Photo : kepala Staf kepresidenan Jendral Purn Moeldoko
DimensiNews.co.id JAKARTA – Kepala Staf Kepresidenan Moeldoko menyayangkan masih terjadinya kasus korupsi oleh sebagian kepala daerah di Indonesia. Yang lebih menyedihkan lagi, ada sejumlah pelaku yang dari sisi usia masih relatif muda.
“Padahal sebagai generasi muda mereka seharusnya menjadi individu pembaharu. Mengubah dari kondisi buruk menjadi baik, dari cepat menjadi lambat, bukan malah terlibat dalam tindak korupsi. Ini sungguh saya sayangkan,” tandas Moeldoko dalam acara diseminasi Perpres 54/2018 tentang Strategi Nasional Pencegahan Korupsi yang dihelat oleh Kantor Staf Presiden (KSP), bersama dengan KPK, Kementerian Dalam Negeri, serta Transparency Internasional, ICW, didukung Badan PBB untuk Pembangunan (UNDP) di Hotel Mandarin Oriental, Jakarta, Kamis, 20 Desember 2018.

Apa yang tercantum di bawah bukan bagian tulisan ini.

[config.mk]
export PLATFORM = sky130hd
export DESIGN_NAME = phase_timer
export DESIGN_NICKNAME = d
export VERILOG_FILES = /design/src/rtl/phase_timer.sv
export SDC_FILE = /design/constraint.sdc
export NUM_CORES = 1
export LEC_CHECK = 0
export BUFFER_PORTS_ARGS = -buffer_cell sky130_fd_sc_hd__buf_2
export CORE_MARGIN = 10
export CORE_UTILIZATION = 44
export DETAILED_ROUTE_END_ITERATION = 7
export HOLD_SLACK_MARGIN = 0.05
export PLACE_DENSITY = 0.81
export SYNTH_ARGS = -nofsm -noshare
export SYNTH_HDL_FRONTEND = slang
export SYNTH_SLANG_ARGS = --single-unit
export TNS_END_PERCENT = 30
[constraint.sdc]
create_clock -name clk -period 1.4 [get_ports clk]
set_input_delay 0.21 -clock clk [delete_from_list [all_inputs] [get_ports clk]]
set_output_delay 0.21 -clock clk [all_outputs]
set_load 0.005 [all_outputs]
[src/rtl/phase_timer.sv]
// rtl/phase_timer.sv - per-phase countdown timer producing the converter step pulse
//
// Purpose: divides clk into one-second ticks, loads a phase duration chosen by
// the converter's current light code (or the flash duration in mode M), counts
// it down and emits a one-cycle registered step pulse at expiry.
//
// Ports:
//   clk          in   system clock, rising edge
//   CR           in   asynchronous active-high reset
//   M            in   mode select (1 = flash duration for every phase)
//   state_in     in   [2:0] current light code from the converter
//   hold         in   freezes the countdown while high (COUNT only)
//   step         out  registered one-cycle advance pulse
//   sec_tick     out  high in the COUNT cycle in which a second elapses
//   remain       out  [3:0] seconds remaining in the current phase
//   remain_tens  out  [3:0] BCD tens of remain
//   remain_ones  out  [3:0] BCD ones of remain

module phase_timer #(
   parameter int          TICK_DIV  = 4,
   parameter logic [31:0] DUR_TABLE = 32'h1232_5320,
   parameter int          FLASH_S   = 1
) (
   input  logic       clk,
   input  logic       CR,
   input  logic       M,
   input  logic [2:0] state_in,
   input  logic       hold,
   output logic       step,
   output logic       sec_tick,
   output logic [3:0] remain,
   output logic [3:0] remain_tens,
   output logic [3:0] remain_ones
);

   localparam int            PW        = $clog2(TICK_DIV);
   localparam logic [PW-1:0] PRE_MAX   = PW'(TICK_DIV - 1);
   localparam logic [3:0]    FLASH_DUR = 4'(FLASH_S);

   typedef enum logic [1:0] {
      RST_WAIT,
      LOAD,
      COUNT,
      STEP
   } state_t;

   state_t        state, state_nxt;
   logic [PW-1:0] pre, pre_nxt;
   logic [3:0]    remain_nxt;
   logic          step_nxt;
   logic [3:0]    dur_raw;
   logic [3:0]    dur;

   // Duration lookup; a zero entry would never expire, so it is treated as 1 s.
   always_comb begin
      dur_raw = M ? FLASH_DUR : DUR_TABLE[{state_in, 2'b00} +: 4];
      dur     = (dur_raw == 4'd0) ? 4'd1 : dur_raw;
   end

   always_comb begin
      state_nxt  = state;
      pre_nxt    = pre;
      remain_nxt = remain;
      step_nxt   = 1'b0;
      sec_tick   = 1'b0;
      case (state)
         RST_WAIT: state_nxt = LOAD;
         LOAD: begin
            remain_nxt = dur;
            pre_nxt    = '0;
            state_nxt  = COUNT;
         end
         COUNT: begin
            if (!hold) begin
               if (pre == PRE_MAX) begin
                  sec_tick = 1'b1;
                  pre_nxt  = '0;
                  if (remain > 4'd1) begin
                     remain_nxt = remain - 4'd1;
                  end else begin
                     remain_nxt = 4'd0;
                     state_nxt  = STEP;
                     // step is registered so it rises on the same edge STEP is entered
                     step_nxt   = 1'b1;
                  end
               end else begin
                  pre_nxt = pre + 1'b1;
               end
            end
         end
         STEP: state_nxt = LOAD;
         default: state_nxt = RST_WAIT;
      endcase
   end

   always_ff @(posedge clk or posedge CR) begin
      if (CR) begin
         state  <= RST_WAIT;
         pre    <= '0;
         remain <= 4'd0;
         step   <= 1'b0;
      end else begin
         state  <= state_nxt;
         pre    <= pre_nxt;
         remain <= remain_nxt;
         step   <= step_nxt;
      end
   end

   always_comb begin
      remain_tens = (remain >= 4'd10) ? 4'd1 : 4'd0;
      remain_ones = (remain >= 4'd10) ? (remain - 4'd10) : remain;
   end

endmodule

Pemerintah pun telah menerapkan rambu-rambu untuk menutup peluang korupsi. Diantaranya penerapan e-tilang, e-samsat, e-procurement, e-budgeting dan e-planning. Dari sisi kebijakan, misalnya, Presiden telah menerbitkan Peraturan Presiden Nomor 54 Tahun 2018 tentang Strategi Nasional Pencegahan Korupsi, di mana KPK menjadi koordinator.
Selain itu ada Peraturan Pemerintah Nomor 43 Tahun 2018 tentang Tata Cara Pelaksanaan Peran Serta Masyarakat dan Pemberian Penghargaan dalam Pencegahan dan Pemberantasan Tindak Pidana Korupsi.

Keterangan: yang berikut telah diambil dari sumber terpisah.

<file path="src/rtl/i2c_txn_arbiter_if.sv">
// i2c_txn_arbiter_if: bundle of the requester-side and controller-side
// signals of the I2C transaction arbiter.
//   requester side : req, req_addr, req_wdata, req_rw -> gnt, done, err, rdata, busy
//   controller side: m_enable, m_addr, m_data_in, m_rw -> m_ready, m_data_out
// modport slave  : the arbiter's view.
// modport master : the view of the environment (requesters + controller).
interface i2c_txn_arbiter_if #(parameter int NREQ = 4);
  logic [NREQ-1:0]   req;
  logic [7*NREQ-1:0] req_addr;
  logic [8*NREQ-1:0] req_wdata;
  logic [NREQ-1:0]   req_rw;
  logic [NREQ-1:0]   gnt;
  logic [NREQ-1:0]   done;
  logic [NREQ-1:0]   err;
  logic [7:0]        rdata;
  logic              busy;
  logic              m_enable;
  logic [6:0]        m_addr;
  logic [7:0]        m_data_in;
  logic              m_rw;
  logic              m_ready;
  logic [7:0]        m_data_out;

  modport slave (
    input  req, req_addr, req_wdata, req_rw, m_ready, m_data_out,
    output gnt, done, err, rdata, busy, m_enable, m_addr, m_data_in, m_rw
  );
  modport master (
    output req, req_addr, req_wdata, req_rw, m_ready, m_data_out,
    input  gnt, done, err, rdata, busy, m_enable, m_addr, m_data_in, m_rw
  );
endinterface

</file>
<file path="src/rtl/i2c_txn_arbiter.sv">
// i2c_txn_arbiter: round-robin arbiter sharing one I2C controller between
// NREQ requesters. One single-byte read/write per grant, an EN_CYCLES wide
// enable pulse to the controller, completion tracked on m_ready, and a
// TIMEOUT cycle abort that reports err together with done.
// Ports:
//   i_clk : clock, rising edge
//   i_rst : asynchronous reset, active low
//   bus   : i2c_txn_arbiter_if.slave (requester and controller signals)
module i2c_txn_arbiter #(
  parameter int NREQ      = 4,
  parameter int EN_CYCLES = 5,
  parameter int TIMEOUT   = 1023
) (
  input  logic                i_clk,
  input  logic                i_rst,
  i2c_txn_arbiter_if.slave    bus
);
  localparam int IW = (NREQ > 1) ? $clog2(NREQ) : 1;
  localparam int TW = $clog2(TIMEOUT + 1);
  localparam int EW = $clog2(EN_CYCLES + 1);

  localparam logic [2:0] S_IDLE  = 3'd0;
  localparam logic [2:0] S_ISSUE = 3'd1;
  localparam logic [2:0] S_WBUSY = 3'd2;
  localparam logic [2:0] S_WDONE = 3'd3;
  localparam logic [2:0] S_CMPL  = 3'd4;

  localparam logic [TW-1:0] T_MAX  = TW'(TIMEOUT);
  localparam logic [TW-1:0] T_LAST = TW'(TIMEOUT - 1);
  localparam logic [EW-1:0] E_LAST = EW'(EN_CYCLES - 1);

  logic [2:0]      r_state;
  logic [IW-1:0]   r_last, r_g;
  logic [NREQ-1:0] r_gnt;
  logic            r_done, r_err, r_en, r_rw, r_seen;
  logic [7:0]      r_rdata, r_wdata;
  logic [6:0]      r_addr;
  logic [TW-1:0]   r_tcnt;
  logic [EW-1:0]   r_ecnt;

  logic            w_found, w_tmo;
  logic [IW-1:0]   w_win;
  logic [NREQ-1:0] w_oh;

  // (base + k) mod NREQ for 1 <= k <= NREQ
  function automatic logic [IW-1:0] f_idx(input logic [IW-1:0] base, input int k);
    int s;
    s = int'(base) + k;
    if (s >= NREQ) s = s - NREQ;
    return IW'(s);
  endfunction

  // Round-robin search starting one past the last served requester.
  always_comb begin
    w_found = 1'b0;
    w_win   = '0;
    w_oh    = '0;
    for (int k = 1; k <= NREQ; k++) begin
      if (!w_found && bus.req[f_idx(r_last, k)]) begin
        w_found = 1'b1;
        w_win   = f_idx(r_last, k);
      end
    end
    w_oh[w_win] = 1'b1;
  end

  // Counter reaches TIMEOUT on this edge.
  assign w_tmo = (r_tcnt >= T_LAST);

  always_ff @(posedge i_clk or negedge i_rst) begin
    if (!i_rst) begin
      r_state <= S_IDLE;
      r_last  <= IW'(NREQ - 1);
      r_g     <= '0;
      r_gnt   <= '0;
      r_done  <= 1'b0;
      r_err   <= 1'b0;
      r_en    <= 1'b0;
      r_rw    <= 1'b0;
      r_seen  <= 1'b0;
      r_rdata <= '0;
      r_wdata <= '0;
      r_addr  <= '0;
      r_tcnt  <= '0;
      r_ecnt  <= '0;
    end else begin
      r_done <= 1'b0;
      r_err  <= 1'b0;
      if (r_state != S_IDLE && r_tcnt != T_MAX) r_tcnt <= r_tcnt + 1'b1;
      case (r_state)
        S_IDLE: begin
          if (bus.m_ready && w_found) begin
            r_g     <= w_win;
            r_gnt   <= w_oh;
            r_addr  <= bus.req_addr[int'(w_win)*7 +: 7];
            r_wdata <= bus.req_wdata[int'(w_win)*8 +: 8];
            r_rw    <= bus.req_rw[w_win];
            r_tcnt  <= '0;
            r_ecnt  <= '0;
            r_seen  <= 1'b0;
            r_en    <= 1'b1;
            r_state <= S_ISSUE;
          end
        end
        S_ISSUE, S_WBUSY, S_WDONE: begin
          if (w_tmo) begin
            r_en    <= 1'b0;
            r_done  <= 1'b1;
            r_err   <= 1'b1;
            r_state <= S_CMPL;
          end else if (r_state == S_ISSUE) begin
            // controller may already have gone busy while enable is held
            if (!bus.m_ready) r_seen <= 1'b1;
            if (r_ecnt == E_LAST) begin
              r_en    <= 1'b0;
              r_state <= S_WBUSY;
            end else begin
              r_ecnt <= r_ecnt + 1'b1;
            end
          end else if (r_state == S_WBUSY) begin
            if (r_seen || !bus.m_ready) r_state <= S_WDONE;
          end else if (bus.m_ready) begin
            // done/rdata are registered here so they are visible during COMPLETE
            r_done  <= 1'b1;
            if (r_rw) r_rdata <= bus.m_data_out;
            r_state <= S_CMPL;
          end
        end
        S_CMPL: begin
          r_last  <= r_g;
          r_gnt   <= '0;
          r_state <= S_IDLE;
        end
        default: r_state <= S_IDLE;
      endcase
    end
  end

  assign bus.gnt       = r_gnt;
  assign bus.done      = r_done ? r_gnt : '0;
  assign bus.err       = r_err  ? r_gnt : '0;
  assign bus.rdata     = r_rdata;
  assign bus.busy      = (r_state != S_IDLE);
  assign bus.m_enable  = r_en;
  assign bus.m_addr    = r_addr;
  assign bus.m_data_in = r_wdata;
  assign bus.m_rw      = r_rw;
endmodule

</file>
<file path="src/flat_wrapper.sv">
// flat-port wrapper written by rule: the top's interface ports become plain ports
module i2c_txn_arbiter_flat 
#(
  parameter int NREQ      = 4,
  parameter int EN_CYCLES = 5,
  parameter int TIMEOUT   = 1023
)
  (i_clk, i_rst, bus_req, bus_req_addr, bus_req_wdata, bus_req_rw, bus_m_ready, bus_m_data_out, bus_gnt, bus_done, bus_err, bus_rdata, bus_busy, bus_m_enable, bus_m_addr, bus_m_data_in, bus_m_rw);
  i2c_txn_arbiter_if #(.NREQ(NREQ)) bus_i ();
  input  logic i_clk;
  input  logic i_rst;
  input wire logic [$bits(bus_i.req)-1:0] bus_req;
  input wire logic [$bits(bus_i.req_addr)-1:0] bus_req_addr;
  input wire logic [$bits(bus_i.req_wdata)-1:0] bus_req_wdata;
  input wire logic [$bits(bus_i.req_rw)-1:0] bus_req_rw;
  input wire logic [$bits(bus_i.m_ready)-1:0] bus_m_ready;
  input wire logic [$bits(bus_i.m_data_out)-1:0] bus_m_data_out;
  output wire logic [$bits(bus_i.gnt)-1:0] bus_gnt;
  output wire logic [$bits(bus_i.done)-1:0] bus_done;
  output wire logic [$bits(bus_i.err)-1:0] bus_err;
  output wire logic [$bits(bus_i.rdata)-1:0] bus_rdata;
  output wire logic [$bits(bus_i.busy)-1:0] bus_busy;
  output wire logic [$bits(bus_i.m_enable)-1:0] bus_m_enable;
  output wire logic [$bits(bus_i.m_addr)-1:0] bus_m_addr;
  output wire logic [$bits(bus_i.m_data_in)-1:0] bus_m_data_in;
  output wire logic [$bits(bus_i.m_rw)-1:0] bus_m_rw;
  assign bus_i.req = bus_req;
  assign bus_i.req_addr = bus_req_addr;
  assign bus_i.req_wdata = bus_req_wdata;
  assign bus_i.req_rw = bus_req_rw;
  assign bus_i.m_ready = bus_m_ready;
  assign bus_i.m_data_out = bus_m_data_out;
  assign bus_gnt = bus_i.gnt;
  assign bus_done = bus_i.done;
  assign bus_err = bus_i.err;
  assign bus_rdata = bus_i.rdata;
  assign bus_busy = bus_i.busy;
  assign bus_m_enable = bus_i.m_enable;
  assign bus_m_addr = bus_i.m_addr;
  assign bus_m_data_in = bus_i.m_data_in;
  assign bus_m_rw = bus_i.m_rw;
  i2c_txn_arbiter #(.NREQ(NREQ), .EN_CYCLES(EN_CYCLES), .TIMEOUT(TIMEOUT)) u_core (.i_clk(i_clk), .i_rst(i_rst), .bus(bus_i));
endmodule
</file>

Bagi koruptor yang melarikan uang hasil korupsinya ke luar negeri, Presiden Jokowi juga akan menandatangani mutual legal assistance dengan pemerintah Swiss untuk mengejar uang hasil korupsi dan money laundring. “Kesepakatan ini tidak untuk menyasar individu tertentu, namun untuk siapa saja yang menyimpan uang korupsinya di sana,” ungkap Moeldoko menjawab pertanyaan wartawan.
Berbagai upaya pemerintah diakui masyarakat internasional yang peduli pada isu korupsi. London Anti-Corruption Summit, menilai, dari 43 negara, Indonesia menjadi negara yang paling berkomitmen dalam upaya pemberantasan korupsi. Ini artinya, di antara negara-negara lain upaya pemerintah Indonesia termasuk paling progresif. Bahkan beberapa negara mulai meniru cara Indonesia.

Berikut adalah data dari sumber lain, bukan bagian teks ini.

`config.mk`:
```
export PLATFORM = sky130hd
export DESIGN_NAME = arf_sequencer
export DESIGN_NICKNAME = d
export VERILOG_FILES = /design/src/rtl/arf_seq_pkg.sv /design/src/rtl/arf_seq_stack_ctr.sv /design/src/rtl/arf_sequencer.sv
export SDC_FILE = /design/constraint.sdc
export NUM_CORES = 1
export LEC_CHECK = 0
export BUFFER_PORTS_ARGS = -buffer_cell sky130_fd_sc_hd__buf_2
export CAP_MARGIN = 20
export CORE_MARGIN = 4
export CORE_UTILIZATION = 45
export CTS_CLUSTER_DIAMETER = 30
export CTS_CLUSTER_SIZE = 12
export DETAILED_ROUTE_END_ITERATION = 10
export GPL_ROUTABILITY_DRIVEN = 0
export PLACE_DENSITY = 0.81
export SYNTH_ARGS = -nofsm -noshare
export SYNTH_HDL_FRONTEND = slang
export SYNTH_SLANG_ARGS = --single-unit
```
`constraint.sdc`:
```
create_clock -name Clock -period 2 [get_ports Clock]
set_input_delay 0.4 -clock Clock [delete_from_list [all_inputs] [get_ports Clock]]
set_output_delay 0.4 -clock Clock [all_outputs]
set_load 0.01 [all_outputs]
```
### config.mk
export PLATFORM = sky130hd
export DESIGN_NAME = crc32_word_step
export DESIGN_NICKNAME = d
export VERILOG_FILES = /design/src/rtl/onchip_mem_crc_checker_pkg.sv /design/src/rtl/onchip_mem_crc_checker_crc32_word_step.sv
export SDC_FILE = /design/constraint.sdc
export NUM_CORES = 1
export LEC_CHECK = 0
export ABC_CLOCK_PERIOD_IN_PS = 5650
export CAP_MARGIN = 40
export CORE_ASPECT_RATIO = 1.4
export CORE_MARGIN = 4
export CORE_UTILIZATION = 24
export DETAILED_ROUTE_END_ITERATION = 12
export DONT_BUFFER_PORTS = 1
export PLACE_DENSITY = 0.33
export SLEW_MARGIN = 15
export SYNTH_ARGS = -nofsm -noshare
export SYNTH_HDL_FRONTEND = slang
export SYNTH_SLANG_ARGS = --single-unit
### constraint.sdc
create_clock -name vclk -period 5.65
set_input_delay 0.565 -clock vclk [all_inputs]
set_output_delay 0.565 -clock vclk [all_outputs]
set_load 0.005 [all_outputs]
### src/rtl/onchip_mem_crc_checker_pkg.sv
// onchip_mem_crc_checker_pkg: CRC-32 constants, scan FSM states and the word-wide CRC step shared by fingerprint blocks
package onchip_mem_crc_checker_pkg;
  localparam int CRC_W = 32;
  localparam logic [CRC_W-1:0] CRC_POLY = 32'h04C11DB7;
  localparam logic [CRC_W-1:0] CRC_INIT = 32'hFFFFFFFF;
  typedef enum logic [1:0] {IDLE, READ, DRAIN, FIN} state_e;
  // Non-reflected, MSB-first: one word folded per call, fully unrolled.
  function automatic logic [CRC_W-1:0] crc32_step(input logic [CRC_W-1:0] crc, input logic [CRC_W-1:0] data);
    logic [CRC_W-1:0] c;
    c = crc;
    for (int i = CRC_W - 1; i >= 0; i--) c = {c[CRC_W-2:0], 1'b0} ^ ((c[CRC_W-1] ^ data[i]) ? CRC_POLY : '0);
    return c;
  endfunction
endpackage

### src/rtl/onchip_mem_crc_checker_crc32_word_step.sv
// crc32_word_step: combinational CRC-32 fold of one 32-bit word; crc_i, data_i in, next_crc_o out
module crc32_word_step
  import onchip_mem_crc_checker_pkg::*;
(
  input  logic [CRC_W-1:0] crc_i,
  input  logic [CRC_W-1:0] data_i,
  output logic [CRC_W-1:0] next_crc_o
);
  assign next_crc_o = crc32_step(crc_i, data_i);
endmodule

Sementara itu Edelman Trust Barometer, di tahun 2018, skor average trust in institution Indonesia meningkat dari tahun sebelumnya, dari 69 ke 71. Survei Nasional Anti Korupsi 2018 dari Lembaga Survei Indonesia (LSI) menunjukkan tingkat korupsi di Indonesia turun signifikan. Tiga tahun lalu, 70% masyarakat merasa korupsi meningkat dan sekarang turun hanya tinggal 52%.
Hasil ini juga dibarengi dengan pandangan masyarakat yang menilai upaya pemberantasan korupsi semakin efektif. “Jadi, kalau ada yang bilang korupsi sudah stadium 4 tidak menghargai upaya pemerintah, kepolisian, kejaksaan, dan KPK dalam mencegah dan memberantas korupsi,” tegas Kastaf.
Wakil Direktur UNDP Indonesia, Sophie Kemkhadze menjelaskan, praktik korupsi merugikan masyarakat di seluruh dunia. “Jutaan dollar uang yang semestinya untuk membangun bangsa dan masyarakat hilang dan hanya dinikmati segelintir orang,” ujar Kemkhadze.
Menurut Dirjen Otonomi Daerah Kementerian Dalam Negeri Sonny Sumarsono, korupsi menghambat percepatan pembangunan dan pelayanan publik yang prima. Padahal semestinya pelayanan umum mesti cepat, mudah, transparan, dan bebas pungli.
Sementara itu pimpinan KPK Saut Situmorang mengapresiasi dukungan kepala daerah yang telah menyuarakan kembali dukungan anti korupsi membawa harapan akan adanya aksi nyata pencegahan korupsi berskala nasional. Walikota Bogor Bima Arya menggarisbawahi, pucuk pimpinan di daerah dan pusat, mulai dari Bupati, Walikota, Gubernur, dan Presiden menjadi tokoh sentral dalam pemberantasan korupsi.
Di akhir sambutan Moeldoko menyampaikan, Presiden Joko Widodo akan memilih daerah yang memiliki sistem pencegahan korupsi paling baik untuk dijadikan contoh daerah lain. Dan menekankan kolaborasi antar lembaga pemerintah maupun pemerintah dengan masyarakat sipil dalam upaya pencegahan korupsi.